胆管癌对吉西他滨产生获得性耐药的机制尚不明确。我们前期利用基因芯片差异性筛选发现TET1和PDCD4在获得性耐药胆管癌细胞株低表达，TET1可使下游基因CpG岛去甲基化，PDCD4启动子区域富含CpG岛。已知PDCD4可负性磷酸化调控AKT/NF-κB通路，P-gp受AKT/NF-κB通路调控。我们推测：TET1与PDCD4启动子区域CpG岛特异性结合，使PDCD4去甲基化减弱，进而磷酸化激活AKT/NF-κB通路导致P-gp高表达，诱导胆管癌对吉西他滨产生获得性耐药。本项目拟采用BSP等方法检测TET1甲基化修饰PDCD4；用免疫沉淀等方法研究TET1/PDCD4/AKT/NF-κB/P-gp通路调控胆管癌对吉西他滨产生获得性耐药的机制；通过动物实验研究甲基化抑制药物5Aza联合吉西他滨逆转胆管癌获得性耐药的效果，进而明确TET1甲基化修饰PDCD4介导胆管癌细胞获得性耐药的分子机制。
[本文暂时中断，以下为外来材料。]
--- src/rtl/imem_port_arbiter.sv ---
`default_nettype none
// ============================================================================
// Module   : imem_port_arbiter
// Purpose  : Shares one variable-latency req/ack memory port between the
//            instruction-fetch side (I) and the memory-stage side (D).
//            D has priority over I. A starvation counter forces an I grant
//            after STARVE_LIMIT consecutive D grants while I is waiting.
//            Flush cancels the delivery of an in-flight fetch. The memory
//            transaction itself still runs to completion.
// Ports    : CLK, RESET         clock, asynchronous active-high reset
//            I_Req/I_Addr       fetch request (level) and address
//            I_Data/I_Valid     fetched word with a one-cycle valid pulse
//            D_Req/D_Write/D_Addr/D_WData  data request (level)
//            D_RData/D_Valid    load data with a one-cycle valid pulse
//            Flush              fetch redirect
//            Mem_Req/Mem_Write/Mem_Addr/Mem_WData  registered memory request
//            Mem_Ack/Mem_RData  one-cycle completion and read data
// Revision : 1.0  initial release
// ============================================================================
module imem_port_arbiter #(
    parameter int STARVE_LIMIT = 4      // 1..7
) (
    input  logic        CLK,
    input  logic        RESET,
    // fetch side
    input  logic        I_Req,
    input  logic [31:0] I_Addr,
    output logic [31:0] I_Data,
    output logic        I_Valid,
    // data side
    input  logic        D_Req,
    input  logic        D_Write,
    input  logic [31:0] D_Addr,
    input  logic [31:0] D_WData,
    output logic [31:0] D_RData,
    output logic        D_Valid,
    // redirect
    input  logic        Flush,
    // memory port
    output logic        Mem_Req,
    output logic        Mem_Write,
    output logic [31:0] Mem_Addr,
    output logic [31:0] Mem_WData,
    input  logic        Mem_Ack,
    input  logic [31:0] Mem_RData
);

    localparam logic [2:0] c_starve_limit = 3'(STARVE_LIMIT);

    typedef enum logic [1:0] {
        IDLE   = 2'd0,
        I_BUSY = 2'd1,
        D_BUSY = 2'd2
    } state_t;

    state_t      r_state;
    state_t      w_state_next;
    logic        r_drop;
    logic [2:0]  r_starve;

    logic        w_d_elig;
    logic        w_i_elig;
    logic        w_grant_i;
    logic        w_grant_d;
    logic        w_ack_i;
    logic        w_ack_d;
    logic        w_i_deliver;

    // ------------------------------------------------------------------
    // State register
    // ------------------------------------------------------------------
    always_ff @(posedge CLK or posedge RESET) begin
        if (RESET) begin
            r_state <= IDLE;
        end else begin
            r_state <= w_state_next;
        end
    end

    // ------------------------------------------------------------------
    // Next state and grant/ack decode
    // ------------------------------------------------------------------
    always_comb begin
        w_state_next = r_state;
        w_grant_i    = 1'b0;
        w_grant_d    = 1'b0;
        w_ack_i      = 1'b0;
        w_ack_d      = 1'b0;

        // A requester whose Valid is pulsing this cycle is still holding
        // its request level. Masking it prevents a duplicate grant.
        w_d_elig = D_Req && !D_Valid;
        w_i_elig = I_Req && !I_Valid && !Flush;

        case (r_state)
            IDLE: begin
                if (w_d_elig && w_i_elig) begin
                    if (r_starve == c_starve_limit) begin
                        w_grant_i = 1'b1;
                    end else begin
                        w_grant_d = 1'b1;
                    end
                end else if (w_d_elig) begin
                    w_grant_d = 1'b1;
                end else if (w_i_elig) begin
                    w_grant_i = 1'b1;
                end

                if (w_grant_d) begin
                    w_state_next = D_BUSY;
                end else if (w_grant_i) begin
                    w_state_next = I_BUSY;
                end
            end
            I_BUSY: begin
                if (Mem_Ack) begin
                    w_ack_i      = 1'b1;
                    w_state_next = IDLE;
                end
            end
            D_BUSY: begin
                if (Mem_Ack) begin
                    w_ack_d      = 1'b1;
                    w_state_next = IDLE;
                end
            end
            default: begin
                w_state_next = IDLE;
            end
        endcase

        // Flush in the ack cycle still cancels the fetch.
        w_i_deliver = w_ack_i && !r_drop && !Flush;
    end

    // ------------------------------------------------------------------
    // Memory request, response capture, Drop flag and starvation counter
    // ------------------------------------------------------------------
    always_ff @(posedge CLK or posedge RESET) begin
        if (RESET) begin
            Mem_Req   <= 1'b0;
            Mem_Write <= 1'b0;
            Mem_Addr  <= 32'd0;
            Mem_WData <= 32'd0;
            I_Data    <= 32'd0;
            I_Valid   <= 1'b0;
            D_RData   <= 32'd0;
            D_Valid   <= 1'b0;
            r_drop    <= 1'b0;
            r_starve  <= 3'd0;
        end else begin
            I_Valid <= 1'b0;
            D_Valid <= 1'b0;

            // Grants only occur in IDLE and acks only in BUSY, so the
            // branches below are mutually exclusive.
            if (w_grant_d) begin
                Mem_Req   <= 1'b1;
                Mem_Write <= D_Write;
                Mem_Addr  <= D_Addr;
                Mem_WData <= D_WData;
            end else if (w_grant_i) begin
                Mem_Req   <= 1'b1;
                Mem_Write <= 1'b0;
                Mem_Addr  <= I_Addr;
                Mem_WData <= 32'd0;
            end else if (w_ack_i || w_ack_d) begin
                Mem_Req   <= 1'b0;
            end

            if (w_ack_d) begin
                D_Valid <= 1'b1;
                // Stores complete without disturbing the last load data.
                if (!Mem_Write) begin
                    D_RData <= Mem_RData;
                end
            end

            if (w_i_deliver) begin
                I_Valid <= 1'b1;
                I_Data  <= Mem_RData;
            end

            // Drop accumulates Flush while a fetch is outstanding.
            // It clears on the return to IDLE.
            if (r_state == I_BUSY && !Mem_Ack) begin
                r_drop <= r_drop | Flush;
            end else begin
                r_drop <= 1'b0;
            end

            if (w_grant_i) begin
                r_starve <= 3'd0;
            end else if (w_grant_d && I_Req) begin
                if (r_starve != c_starve_limit) begin
                    r_starve <= r_starve + 3'd1;
                end
            end else if (r_state == IDLE && !I_Req) begin
                r_starve <= 3'd0;
            end
        end
    end

endmodule
`default_nettype wire

--- config.mk ---
export PLATFORM = sky130hd
export DESIGN_NAME = imem_port_arbiter
export DESIGN_NICKNAME = d
export VERILOG_FILES = /design/src/rtl/imem_port_arbiter.sv
export SDC_FILE = /design/constraint.sdc
export NUM_CORES = 1
export LEC_CHECK = 0
export ABC_AREA = 1
export BUFFER_PORTS_ARGS = -buffer_cell sky130_fd_sc_hd__buf_2
export CORE_MARGIN = 2
export CORE_UTILIZATION = 25
export CTS_BUF_LIST = sky130_fd_sc_hd__clkbuf_8
export DETAILED_ROUTE_END_ITERATION = 10
export MAX_ROUTING_LAYER = met4
export PLACE_DENSITY_LB_ADDON = 0.25
export SLEW_MARGIN = 25
export SYNTH_ARGS = -nofsm -noshare
export SYNTH_HDL_FRONTEND = slang
export SYNTH_SLANG_ARGS = --single-unit
--- constraint.sdc ---
create_clock -name CLK -period 5.8 [get_ports CLK]
set_input_delay 1.16 -clock CLK [delete_from_list [all_inputs] [get_ports CLK]]
set_output_delay 1.16 -clock CLK [all_outputs]
set_load 0.01 [all_outputs]
==> flow_summary.yaml <==
status:
  status: "finished clean"
sta:
  fmax_ghz: 0.320
  final.setup.worst_slack_ps: 2670
  setup_viol: 0
  rsz0062_at_grt: "no"
  worst_pin_slew_ps: 893
  setup_tns_ps: 0
  maxSlewHeadroom: 0.404
  fin_skew_ps: 19.0
  slew_viol_final: 0
  final.period_utilization: 0.539
  hold_violations: 0
  fin_crit_ps: 3130
clocking:
  clockBufferDepth: 2
  cts_tree: "done"
  clock_sinks: 138
  htreeDepth: 4
  ctsRootBufferMaster: "clkbuf_8"
  cts_buffers: 17
  post_cts_resized: 0
  clk_pin_slew_ps: 80
  hold_buffers: 0
  postCtsSetupBuffers: 0
  clk_latency_ps: 450
worst_setup_path:
  critPathCapture: "Mem_WData[21]"
  cp.arrival_ps: 3480
  slowest_stage: "nand3_2"
  required_ps: 6150
  path_cells: "buf_2 > inv_1 > nor2_4 > nand3_2 > buf_4 > o21ai_0"
  reg2reg_slack_ps: 3060
  cp-startpoint: "D_Req"
  start_kind: "input pin"
  criticalPathCategory: "input pin to flop"
  worst-path-max-fanout: 40
  r2r_start: "D_Valid"
  end_kind: "flop"
  r2r_cells: 4
  r2r_end: "Mem_WData[21]"
  slowest_delay_ps: 830
grt:
  antenna_found_initial: 3
  grt.overflow.total: 0
  grt_pass1_vias: 5528
  grt_usage: 0.145
  grt_first_pass_wirelength_mm: 28.7
  grt_max_degree: 93
final_layout:
  seqCellArea_um2: 3450
  multi_input_area_um2: 1910
  area_growth_pct: 30.9
  fillers: 2655
  fin_nets: 1180
  drive_above_1_share: 0.295
yosys:
  synth_edf_count: 0
  synth_seq_area_share: 0.554
  synth_warnings: 0
  yosysUniqueCellTypes: 19
  syn_nets: 928
  synth-async-reset-ratio: 1.00
  syn_inst: 788
  avgSynthCellArea_um2: 7.92
  synth_area_um2: 6240
  ys_ff_latch: 138
  synthFlopType: "dfrtp_1"
floorplan:
  core_um2: 24400
  die_w_um: 162
  rows: 57
  die_area_um2: 26200
  die_y_um: 162
  io_pins: 267
  initial_core_util: 0.256
power_and_ir_drop:
  internal_power_mw: 2.33
  power_leakage_nw: 5.08
  pwr-share-clk: 0.192
  p_switching_mw: 1.60
  seq_power_share: 0.417
  swShare: 0.407
  comb_power_share: 0.391
  powerDensity_nw_per_um2: 482
  irDropWorstVdd_mv: 0.195
drt:
  met3WireLength_mm: 1.68
  top_layer: "met4"
  drc: 0
  viasPerCell: 4.03
  routedWlPerCell_um: 13.2
  drt_first_pass_iters: 4
  wirelength_mm: 18.2
  wl_met2_mm: 8.07
  ant_nets: 0
  vias: 5564
  drt_iter0_drc: 295
  wl_met1_mm: 8.28
min_path:
  hp-class: "flop to flop"
placed_design:
  pre_cts_slack_ps: 2140
  place.gp.congestion: 0.776
  numPortBuffers: 266
  post-dp-hpwl_mm: 12.7
job:
  drv_cap: 0
## cells in the mapped netlist, types with 2 or more instances
library cell,n,share of area
inv_1,175,0.11
buf_6,5,0.0090
o21ai_1,4,0.0032
o21ai_0,95,0.076
clkbuf_1,10,0.0060
buf_2,10,0.0080
dfrtp_1,138,0.55
nand3_1,36,0.029
nor2_4,2,0.0036
nand3_2,2,0.0032
inv_2,3,0.0018
ha_1,5,0.010
nor2_1,8,0.0048
nand2_1,281,0.17
buf_1,2,0.0012
buf_4,9,0.011
## final cells by class
class	count	share of cell area
inverters	178	0.0824
well taps	324	0.0496
repair buffers	269	0.166
flip-flops and latches	138	0.423
multi-input cells	436	0.234
clock buffers	17	0.0286
clock inverters	15	0.0156
diodes	3	0.000919
## cell usage in the layout (no fill, tap or decap)
master,Yosys,routed
nand2_1,281,279
buf_2,10,266
inv_1,175,176
dfrtp_1,138,138
o21ai_0,95,95
nand3_1,36,36
clkbuf_8,0,17
nor2_1,8,8
clkinvlp_4,0,6
ha_1,5,5
o21ai_1,4,4
inv_6,0,4
diode_2,0,3
inv_2,3,3
buf_4,9,3
nand2_4,0,2
nor2_4,2,2
nand3_2,2,2
clkinv_2,0,2
nand3_4,1,1
nand2_2,1,1
xnor2_1,1,1
bufinv_16,0,1
clkinv_4,0,1
## layer usage
layer  vias to the layer above  global-route usage
met5                         -                   -
met4                         0              0.0374
met3                         7              0.0483
met2                       219               0.225
met1                      2518               0.181
li1                       2820                   -
## worst max-delay path: cells and delay by family
family	cells	cell delay [ps]
buffers and inverters	3	650
AND/OR/NAND/NOR	2	1440
AO/OA/AOI/OAI	1	200
## worst min-delay path by stage
stage	slack (ps)	from	end	cells after the start
6_report	480	Mem_Addr[18]	Mem_Addr[18]	2
4_1_cts	480	Mem_Addr[9]	Mem_Addr[9]	2
5_1_grt	500	Mem_Addr[4]	Mem_Addr[4]	2
3_5_place_dp	460	Mem_Addr[9]	Mem_Addr[9]	2
3_3_place_gp	460	Mem_Addr[15]	Mem_Addr[15]	2
2_1_floorplan	460	r_drop	r_drop	2
## sequential cells by signal (all words and copies together) (netlist names)
name / flops
D_RData: 32
D_Valid: 1
I_Data: 32
I_Valid: 1
Mem_Addr: 32
Mem_Req: 1
Mem_WData: 32
Mem_Write: 1
r_drop: 1
r_starve: 3
r_state: 2
## cell families (layout without fill, tap and decap cells)
group,after synthesis,count (layout),synth area share
simple gates,331,331,0.213
flops,138,138,0.554
other cells,0,3,0
xor+xnor,1,1,0.00140
buf+inv,214,479,0.142
compound gates,99,99,0.0794
fa+ha+maj,5,5,0.0100
## metrics by stage
stage / hold slack (ps) / instance area, um^2 / util / total power, mW / cells
2_1_floorplan: 462 / 6240 / - / 2.56 / 788
3_3_place_gp: 459 / 7790 / 0.319 / 3.21 / 1345
3_5_place_dp: 460 / 7790 / 0.320 / 3.23 / 1345
4_1_cts: 481 / 8160 / 0.334 / 4.01 / 1377
5_1_grt: 504 / 8170 / 0.335 / 4.30 / 1380
6_report: 476 / 8170 / 0.335 / 3.93 / 1380
## power groups by stage
| stage | combinational, mW | sequential [mW] | clock (mW) |
|---|---|---|---|
| floorplan | 0.712 | 1.84 | 0 |
| global placement | 1.56 | 1.65 | 0 |
| detailed placement | 1.59 | 1.65 | 0 |
| CTS | 1.58 | 1.64 | 0.789 |
| global route | 1.76 | 1.70 | 0.837 |
| finish | 1.54 | 1.64 | 0.755 |
Power figures use the tool's default switching activity.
A cholangiocarcinoma is generally resistant to gemcitabine. The regulative mechanism remains unclear. Our previous studies have shown that the expression of TET1 and PDCD4 were down-regulated in gemcitabine-acquired cholangiocarcinoma cells using gene chip. Our further studies indicated that TET1 could lead to demethylate the CpG island of target gene and PDCD4 promoter was rich in CpG island. Based on that PDCD4 could negative phosphorylate the AKT/NF-κB pathway, while P-gp is the downstream gene of AKT/NF-κB pathway. Therefore, we hypothesize that TET1 binding to CpG islands in promoter site of PDCD4 leading to demethylation of PDCD4 to phosphorylation activate AKT/NF-κB /P-gp pathway. Through BSP, we will investigate the role of TET1 to methylate regulative PDCD4. Through western blot, we will further explore the molecular mechanism of TET1/PDCD4/AKT/NF-κB/P-gp pathway in acquired chemo-resistant. Via in vivo experiments, combinated the epigenetic drug and gemcitabine to reverse the susceptibility of acquired chemo-resistant cholangiocarcinoma to gemcitabine.